MATERIAL FOR THIS TASK below:

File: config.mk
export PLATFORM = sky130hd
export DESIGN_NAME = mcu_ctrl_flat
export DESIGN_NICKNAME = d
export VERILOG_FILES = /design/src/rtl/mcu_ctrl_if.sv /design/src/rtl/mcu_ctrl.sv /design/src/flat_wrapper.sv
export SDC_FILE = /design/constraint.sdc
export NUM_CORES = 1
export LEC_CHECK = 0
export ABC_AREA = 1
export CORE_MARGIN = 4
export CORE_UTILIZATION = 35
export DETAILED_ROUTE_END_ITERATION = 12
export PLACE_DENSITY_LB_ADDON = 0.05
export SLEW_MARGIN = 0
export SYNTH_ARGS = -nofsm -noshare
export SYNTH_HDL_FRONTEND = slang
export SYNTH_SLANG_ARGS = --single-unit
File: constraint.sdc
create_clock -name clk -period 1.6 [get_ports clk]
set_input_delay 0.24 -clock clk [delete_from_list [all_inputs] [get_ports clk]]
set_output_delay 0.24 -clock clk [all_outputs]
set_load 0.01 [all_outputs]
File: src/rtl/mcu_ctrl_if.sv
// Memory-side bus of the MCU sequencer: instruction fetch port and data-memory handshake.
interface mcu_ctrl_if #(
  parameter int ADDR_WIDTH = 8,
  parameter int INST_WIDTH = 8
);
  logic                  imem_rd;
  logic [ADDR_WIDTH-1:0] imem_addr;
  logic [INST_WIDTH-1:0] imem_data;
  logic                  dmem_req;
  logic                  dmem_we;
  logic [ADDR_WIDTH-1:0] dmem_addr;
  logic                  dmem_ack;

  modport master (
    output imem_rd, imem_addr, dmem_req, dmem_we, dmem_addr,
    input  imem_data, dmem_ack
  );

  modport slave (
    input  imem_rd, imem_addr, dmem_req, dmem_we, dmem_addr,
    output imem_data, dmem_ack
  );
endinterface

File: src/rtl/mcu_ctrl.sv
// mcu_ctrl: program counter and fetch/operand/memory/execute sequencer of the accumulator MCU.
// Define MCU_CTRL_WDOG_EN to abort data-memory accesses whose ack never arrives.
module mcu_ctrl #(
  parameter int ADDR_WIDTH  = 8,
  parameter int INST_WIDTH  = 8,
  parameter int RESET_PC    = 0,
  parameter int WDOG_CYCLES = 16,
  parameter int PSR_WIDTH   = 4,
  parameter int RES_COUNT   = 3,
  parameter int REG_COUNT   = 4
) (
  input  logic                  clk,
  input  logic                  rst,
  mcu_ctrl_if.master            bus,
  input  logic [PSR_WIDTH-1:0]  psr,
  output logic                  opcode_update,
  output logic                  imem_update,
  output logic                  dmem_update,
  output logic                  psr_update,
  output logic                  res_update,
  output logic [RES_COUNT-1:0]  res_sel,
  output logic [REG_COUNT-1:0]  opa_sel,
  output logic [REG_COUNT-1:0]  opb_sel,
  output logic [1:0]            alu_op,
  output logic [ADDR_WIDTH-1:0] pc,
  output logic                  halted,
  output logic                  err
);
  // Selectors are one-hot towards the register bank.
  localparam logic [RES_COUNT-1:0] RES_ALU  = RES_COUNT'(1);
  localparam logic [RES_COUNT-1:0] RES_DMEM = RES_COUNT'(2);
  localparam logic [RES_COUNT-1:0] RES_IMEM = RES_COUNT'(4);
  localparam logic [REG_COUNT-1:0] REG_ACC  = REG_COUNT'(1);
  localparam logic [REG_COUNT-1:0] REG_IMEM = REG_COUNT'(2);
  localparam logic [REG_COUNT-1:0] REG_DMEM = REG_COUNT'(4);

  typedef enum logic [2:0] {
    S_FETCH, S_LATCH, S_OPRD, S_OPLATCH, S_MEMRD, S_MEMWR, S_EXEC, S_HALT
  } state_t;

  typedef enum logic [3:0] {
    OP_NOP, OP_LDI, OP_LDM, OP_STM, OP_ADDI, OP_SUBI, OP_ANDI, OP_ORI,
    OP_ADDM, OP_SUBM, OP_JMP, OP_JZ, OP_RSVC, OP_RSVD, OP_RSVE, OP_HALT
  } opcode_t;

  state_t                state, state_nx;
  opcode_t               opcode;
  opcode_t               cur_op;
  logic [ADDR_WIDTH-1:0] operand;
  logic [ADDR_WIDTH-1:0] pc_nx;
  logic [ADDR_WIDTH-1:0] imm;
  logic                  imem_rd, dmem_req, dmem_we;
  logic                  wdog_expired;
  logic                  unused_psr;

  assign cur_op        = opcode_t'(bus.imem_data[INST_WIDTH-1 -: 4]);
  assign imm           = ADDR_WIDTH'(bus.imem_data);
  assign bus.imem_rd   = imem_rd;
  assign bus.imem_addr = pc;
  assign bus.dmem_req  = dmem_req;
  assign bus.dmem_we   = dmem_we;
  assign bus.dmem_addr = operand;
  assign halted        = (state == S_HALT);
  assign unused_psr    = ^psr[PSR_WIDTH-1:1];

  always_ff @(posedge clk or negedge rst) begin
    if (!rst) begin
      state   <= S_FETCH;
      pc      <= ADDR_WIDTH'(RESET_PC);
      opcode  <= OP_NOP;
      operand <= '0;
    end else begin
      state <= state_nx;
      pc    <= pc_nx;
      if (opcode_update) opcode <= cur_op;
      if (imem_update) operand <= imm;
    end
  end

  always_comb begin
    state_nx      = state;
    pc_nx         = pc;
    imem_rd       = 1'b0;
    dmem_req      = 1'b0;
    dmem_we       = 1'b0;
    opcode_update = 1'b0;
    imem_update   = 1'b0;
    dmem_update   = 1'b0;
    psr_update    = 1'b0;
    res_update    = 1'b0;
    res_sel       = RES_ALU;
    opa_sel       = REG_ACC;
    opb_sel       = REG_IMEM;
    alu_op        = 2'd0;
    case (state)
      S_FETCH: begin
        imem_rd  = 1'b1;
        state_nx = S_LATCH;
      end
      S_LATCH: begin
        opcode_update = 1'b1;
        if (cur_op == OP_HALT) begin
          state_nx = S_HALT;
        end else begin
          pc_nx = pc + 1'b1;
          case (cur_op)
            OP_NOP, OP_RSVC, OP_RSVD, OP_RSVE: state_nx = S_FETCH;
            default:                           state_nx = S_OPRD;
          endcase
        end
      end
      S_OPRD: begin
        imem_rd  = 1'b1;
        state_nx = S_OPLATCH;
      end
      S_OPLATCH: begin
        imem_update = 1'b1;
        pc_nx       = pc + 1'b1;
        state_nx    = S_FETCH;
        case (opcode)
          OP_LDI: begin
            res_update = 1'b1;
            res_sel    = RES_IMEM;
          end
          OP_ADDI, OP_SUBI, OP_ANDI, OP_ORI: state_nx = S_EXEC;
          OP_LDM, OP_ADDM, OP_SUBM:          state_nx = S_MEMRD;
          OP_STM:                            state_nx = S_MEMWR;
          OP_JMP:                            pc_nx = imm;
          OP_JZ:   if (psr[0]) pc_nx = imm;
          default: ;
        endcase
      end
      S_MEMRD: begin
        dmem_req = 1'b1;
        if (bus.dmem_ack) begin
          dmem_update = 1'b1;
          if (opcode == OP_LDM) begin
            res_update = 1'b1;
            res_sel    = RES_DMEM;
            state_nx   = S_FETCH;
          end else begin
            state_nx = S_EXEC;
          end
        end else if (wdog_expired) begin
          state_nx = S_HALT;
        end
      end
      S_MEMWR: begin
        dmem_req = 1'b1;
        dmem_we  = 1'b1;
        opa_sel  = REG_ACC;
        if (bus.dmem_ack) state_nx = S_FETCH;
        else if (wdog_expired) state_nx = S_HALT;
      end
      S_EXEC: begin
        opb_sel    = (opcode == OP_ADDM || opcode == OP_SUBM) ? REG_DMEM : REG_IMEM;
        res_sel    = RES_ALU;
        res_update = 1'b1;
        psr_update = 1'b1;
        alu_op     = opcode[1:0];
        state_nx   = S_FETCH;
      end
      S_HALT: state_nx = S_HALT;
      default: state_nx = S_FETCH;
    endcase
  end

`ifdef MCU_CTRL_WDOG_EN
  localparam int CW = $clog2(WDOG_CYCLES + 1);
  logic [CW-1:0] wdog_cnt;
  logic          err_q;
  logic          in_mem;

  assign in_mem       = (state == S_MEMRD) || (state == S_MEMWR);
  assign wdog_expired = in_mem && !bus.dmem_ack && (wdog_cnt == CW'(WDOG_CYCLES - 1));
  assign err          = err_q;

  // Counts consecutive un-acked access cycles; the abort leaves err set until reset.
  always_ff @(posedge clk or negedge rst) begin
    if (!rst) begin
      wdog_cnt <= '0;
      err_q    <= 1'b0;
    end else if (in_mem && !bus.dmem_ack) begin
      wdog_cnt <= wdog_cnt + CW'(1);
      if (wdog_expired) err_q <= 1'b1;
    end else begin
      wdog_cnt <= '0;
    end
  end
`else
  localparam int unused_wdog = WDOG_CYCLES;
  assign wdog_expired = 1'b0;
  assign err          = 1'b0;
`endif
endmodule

End of MATERIAL FOR THIS TASK.

#### WHAT TO DO
Scan the data above; copy every line where "memory" appears.

#### ANSWER TO THE PROBLEM
// Memory-side bus of the MCU sequencer: instruction fetch port and data-memory handshake.
// mcu_ctrl: program counter and fetch/operand/memory/execute sequencer of the accumulator MCU.
// Define MCU_CTRL_WDOG_EN to abort data-memory accesses whose ack never arrives.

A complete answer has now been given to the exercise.